WHAT TO PRODUCE → Retype, character for character, the line containing "set_load 0.05 [all_outputs]" along with each line after it through the end of the data, and only those.

Stored data
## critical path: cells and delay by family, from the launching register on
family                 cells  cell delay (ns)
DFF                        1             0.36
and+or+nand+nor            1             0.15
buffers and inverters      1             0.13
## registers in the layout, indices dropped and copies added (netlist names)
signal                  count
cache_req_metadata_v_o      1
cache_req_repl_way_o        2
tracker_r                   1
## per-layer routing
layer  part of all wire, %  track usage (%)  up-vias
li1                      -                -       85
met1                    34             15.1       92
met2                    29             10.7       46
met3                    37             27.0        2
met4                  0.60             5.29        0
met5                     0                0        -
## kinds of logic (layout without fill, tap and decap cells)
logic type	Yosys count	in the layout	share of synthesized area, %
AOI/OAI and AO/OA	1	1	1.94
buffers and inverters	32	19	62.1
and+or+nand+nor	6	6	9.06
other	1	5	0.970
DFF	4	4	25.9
<file path="src/design/icache_pkg.sv">
`default_nettype none

package icache_pkg;

  // cache geometry
  localparam int ways_gp = 4;
  localparam int way_id_width_gp = 2;
  localparam int lru_width_gp = ways_gp - 1;

  // word and block sizes
  localparam int dword_width_gp = 64;
  localparam int instr_width_gp = 32;
  localparam int block_words_gp = 4;
  localparam int block_width_gp = 256;

  // address fields
  localparam int byte_offset_width_gp = 3;
  localparam int word_offset_width_gp = 2;
  localparam int block_offset_width_gp = byte_offset_width_gp + word_offset_width_gp;
  localparam int page_offset_width_gp = 12;
  localparam int vaddr_width_gp = 32;
  localparam int paddr_width_gp = 32;
  localparam int ptag_width_gp = paddr_width_gp - page_offset_width_gp;

  // tag packet opcodes from the coherence side
  typedef enum logic [1:0] {
    tag_op_clear_set,
    tag_op_invalidate,
    tag_op_set_tag
  } tag_op_e;

endpackage

`default_nettype wire

</file>
<file path="src/design/icache_lookup.sv">
`default_nettype none

module icache_lookup #(
  parameter int sets_p = 64,
  localparam int index_width_lp = $clog2(sets_p),
  localparam int tag_width_lp = icache_pkg::paddr_width_gp - index_width_lp
                                - icache_pkg::block_offset_width_gp
) (
  input  wire                                          clk_i,
  input  wire                                          reset_i,
  input  wire                                          vaddr_v_i,
  input  wire  [icache_pkg::vaddr_width_gp-1:0]        vaddr_i,
  input  wire  [icache_pkg::ptag_width_gp-1:0]         ptag_i,
  input  wire                                          ptag_v_i,
  input  wire                                          poison_i,
  input  wire                                          fetch_ready_i,
  input  wire  [icache_pkg::ways_gp-1:0][tag_width_lp-1:0] tags_i,
  input  wire  [icache_pkg::ways_gp-1:0]               valid_i,
  input  wire  [icache_pkg::ways_gp-1:0][icache_pkg::dword_width_gp-1:0] words_i,
  input  wire                                          miss_pending_i,
  output logic                                         vaddr_ready_o,
  output logic                                         rd_v_o,
  output logic [index_width_lp-1:0]                    rd_index_o,
  output logic [icache_pkg::word_offset_width_gp-1:0]  rd_word_o,
  output logic                                         tv_v_o,
  output logic [index_width_lp-1:0]                    tv_index_o,
  output logic [icache_pkg::paddr_width_gp-1:0]        tv_addr_o,
  output logic [icache_pkg::ways_gp-1:0]               tv_valid_o,
  output logic                                         hit_o,
  output logic [icache_pkg::way_id_width_gp-1:0]       hit_way_o,
  output logic                                         miss_o,
  output logic [icache_pkg::instr_width_gp-1:0]        data_o,
  output logic                                         data_v_o
);

  localparam int pgoff_lp = icache_pkg::page_offset_width_gp;
  localparam int boff_lp = icache_pkg::block_offset_width_gp;

  logic                                        tl_v_r;
  logic [icache_pkg::vaddr_width_gp-1:0]       tl_vaddr_r;
  logic                                        tv_we;
  logic [icache_pkg::ways_gp-1:0][tag_width_lp-1:0] tv_tags_r;
  logic [icache_pkg::ways_gp-1:0][icache_pkg::dword_width_gp-1:0] tv_words_r;
  logic [tag_width_lp-1:0]                     tv_tag;
  logic [icache_pkg::ways_gp-1:0]              hit_vec;
  logic [icache_pkg::dword_width_gp-1:0]       hit_word;
  logic                                        tv_miss;

  // accept and launch the array reads
  assign vaddr_ready_o = fetch_ready_i;
  assign rd_v_o = vaddr_v_i & fetch_ready_i;
  assign rd_index_o = vaddr_i[boff_lp +: index_width_lp];
  assign rd_word_o = vaddr_i[icache_pkg::byte_offset_width_gp +:
                             icache_pkg::word_offset_width_gp];

  // TL stage
  always_ff @(posedge clk_i) begin
    if (reset_i) begin
      tl_v_r <= 1'b0;
    end else begin
      tl_v_r <= rd_v_o;
    end
  end

  always_ff @(posedge clk_i) begin
    if (rd_v_o) begin
      tl_vaddr_r <= vaddr_i;
    end
  end

  // ptag arrives with the TL cycle
  assign tv_we = tl_v_r & ptag_v_i & ~poison_i;

  // TV stage
  always_ff @(posedge clk_i) begin
    if (reset_i) begin
      tv_v_o <= 1'b0;
    end else begin
      tv_v_o <= tv_we;
    end
  end

  always_ff @(posedge clk_i) begin
    if (tv_we) begin
      tv_addr_o  <= {ptag_i, tl_vaddr_r[pgoff_lp-1:0]};
      tv_tags_r  <= tags_i;
      tv_valid_o <= valid_i;
      tv_words_r <= words_i;
    end
  end

  assign tv_index_o = tv_addr_o[boff_lp +: index_width_lp];
  assign tv_tag = tv_addr_o[icache_pkg::paddr_width_gp-1 -: tag_width_lp];

  // tag compare
  always_comb begin
    for (int w = 0; w < icache_pkg::ways_gp; w++) begin
      hit_vec[w] = tv_valid_o[w] & (tv_tags_r[w] == tv_tag);
    end
  end

  // lowest matching way wins
  always_comb begin
    hit_way_o = '0;
    for (int w = icache_pkg::ways_gp - 1; w >= 0; w--) begin
      if (hit_vec[w]) begin
        hit_way_o = w[icache_pkg::way_id_width_gp-1:0];
      end
    end
  end

  assign hit_o = tv_v_o & (|hit_vec);
  assign tv_miss = tv_v_o & ~(|hit_vec);
  assign miss_o = tv_miss | miss_pending_i;

  // bit 2 picks the instruction half
  assign hit_word = tv_words_r[hit_way_o];
  assign data_o = tv_addr_o[icache_pkg::byte_offset_width_gp-1]
                ? hit_word[icache_pkg::instr_width_gp +: icache_pkg::instr_width_gp]
                : hit_word[icache_pkg::instr_width_gp-1:0];
  assign data_v_o = hit_o;

endmodule

`default_nettype wire

</file>
<file path="config.mk">
export PLATFORM = sky130hd
export DESIGN_NAME = icache_lookup
export DESIGN_NICKNAME = d
export VERILOG_FILES = /design/src/design/icache_pkg.sv /design/src/design/icache_lookup.sv
export SDC_FILE = /design/constraint.sdc
export NUM_CORES = 1
export LEC_CHECK = 0
export ABC_AREA = 1
export BUFFER_PORTS_ARGS = -buffer_cell sky130_fd_sc_hd__buf_2
export CELL_PAD_IN_SITES_DETAIL_PLACEMENT = 0
export CELL_PAD_IN_SITES_GLOBAL_PLACEMENT = 2
export CORE_MARGIN = 2
export CORE_UTILIZATION = 36
export DETAILED_ROUTE_END_ITERATION = 10
export GPL_ROUTABILITY_DRIVEN = 0
export PLACE_DENSITY_LB_ADDON = 0.08
export SKIP_LAST_GASP = 1
export SYNTH_ARGS = -nofsm -noshare
export SYNTH_HDL_FRONTEND = slang
export SYNTH_SLANG_ARGS = --single-unit
</file>
<file path="constraint.sdc">
create_clock -name clk_i -period 62.3 [get_ports clk_i]
set_input_delay 6.23 -clock clk_i [delete_from_list [all_inputs] [get_ports clk_i]]
set_output_delay 6.23 -clock clk_i [all_outputs]
set_load 0.02 [all_outputs]
</file>
==> config.mk <==
export PLATFORM = sky130hd
export DESIGN_NAME = alu_top
export DESIGN_NICKNAME = d
export VERILOG_FILES = /design/src/source/alu_pkg.sv /design/src/source/alu_adder.sv /design/src/source/alu_sequencer.sv /design/src/source/alu_top.sv /design/src/source/sequential_alu.sv
export SDC_FILE = /design/constraint.sdc
export NUM_CORES = 1
export LEC_CHECK = 0
export ABC_AREA = 1
export BUFFER_PORTS_ARGS = -buffer_cell sky130_fd_sc_hd__buf_2
export CAP_MARGIN = 0
export CORE_MARGIN = 3
export CORE_UTILIZATION = 30
export DETAILED_ROUTE_END_ITERATION = 8
export GPL_TIMING_DRIVEN = 1
export PLACE_DENSITY = 0.44
export SYNTH_ARGS = -nofsm -noshare
export SYNTH_HDL_FRONTEND = slang
export SYNTH_SLANG_ARGS = --single-unit
==> constraint.sdc <==
create_clock -name i_clk -period 4.7 [get_ports i_clk]
set_input_delay 0.47 -clock i_clk [delete_from_list [all_inputs] [get_ports i_clk]]
set_output_delay 0.47 -clock i_clk [all_outputs]
set_load 0.05 [all_outputs]
==> src/source/alu_pkg.sv <==
package alu_pkg;

   // Command opcodes
   typedef enum logic [1:0] {
      OP_ADD = 2'd0,
      OP_SUB = 2'd1,
      OP_MUL = 2'd2,
      OP_DIV = 2'd3
   } alu_op_t;

   // Iterative ALU states
   typedef enum logic [2:0] {
      ST_IDLE    = 3'd0,
      ST_SIGN_B  = 3'd1,
      ST_SIGN_Q  = 3'd2,
      ST_MUL     = 3'd3,
      ST_DIV_R   = 3'd4,
      ST_DIV_CMP = 3'd5,
      ST_DIV_CNT = 3'd6
   } alu_state_t;

   // Command sequencer states
   typedef enum logic [1:0] {
      SEQ_IDLE = 2'd0,
      SEQ_RUN  = 2'd1,
      SEQ_DONE = 2'd2
   } seq_state_t;

endpackage

==> src/source/alu_adder.sv <==
`timescale 1ns/1ps
module alu_adder #(
   parameter int DATA_WIDTH = 16
) (
   input  logic signed [DATA_WIDTH-1:0] i_a,
   input  logic signed [DATA_WIDTH-1:0] i_b,
   output logic signed [DATA_WIDTH-1:0] o_q,
   output logic                         o_ovf
);

   logic sign_a;
   logic sign_b;
   logic sign_q;

   assign o_q = i_a + i_b;

   assign sign_a = i_a[DATA_WIDTH-1];
   assign sign_b = i_b[DATA_WIDTH-1];
   assign sign_q = o_q[DATA_WIDTH-1];

   // Operands agree in sign but the sum does not
   assign o_ovf = (sign_a == sign_b) && (sign_q != sign_a);

endmodule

WRITTEN REPLY →
set_load 0.05 [all_outputs]
==> src/source/alu_pkg.sv <==
package alu_pkg;

   // Command opcodes
   typedef enum logic [1:0] {
      OP_ADD = 2'd0,
      OP_SUB = 2'd1,
      OP_MUL = 2'd2,
      OP_DIV = 2'd3
   } alu_op_t;

   // Iterative ALU states
   typedef enum logic [2:0] {
      ST_IDLE    = 3'd0,
      ST_SIGN_B  = 3'd1,
      ST_SIGN_Q  = 3'd2,
      ST_MUL     = 3'd3,
      ST_DIV_R   = 3'd4,
      ST_DIV_CMP = 3'd5,
      ST_DIV_CNT = 3'd6
   } alu_state_t;

   // Command sequencer states
   typedef enum logic [1:0] {
      SEQ_IDLE = 2'd0,
      SEQ_RUN  = 2'd1,
      SEQ_DONE = 2'd2
   } seq_state_t;

endpackage

==> src/source/alu_adder.sv <==
`timescale 1ns/1ps
module alu_adder #(
   parameter int DATA_WIDTH = 16
) (
   input  logic signed [DATA_WIDTH-1:0] i_a,
   input  logic signed [DATA_WIDTH-1:0] i_b,
   output logic signed [DATA_WIDTH-1:0] o_q,
   output logic                         o_ovf
);

   logic sign_a;
   logic sign_b;
   logic sign_q;

   assign o_q = i_a + i_b;

   assign sign_a = i_a[DATA_WIDTH-1];
   assign sign_b = i_b[DATA_WIDTH-1];
   assign sign_q = o_q[DATA_WIDTH-1];

   // Operands agree in sign but the sum does not
   assign o_ovf = (sign_a == sign_b) && (sign_q != sign_a);

endmodule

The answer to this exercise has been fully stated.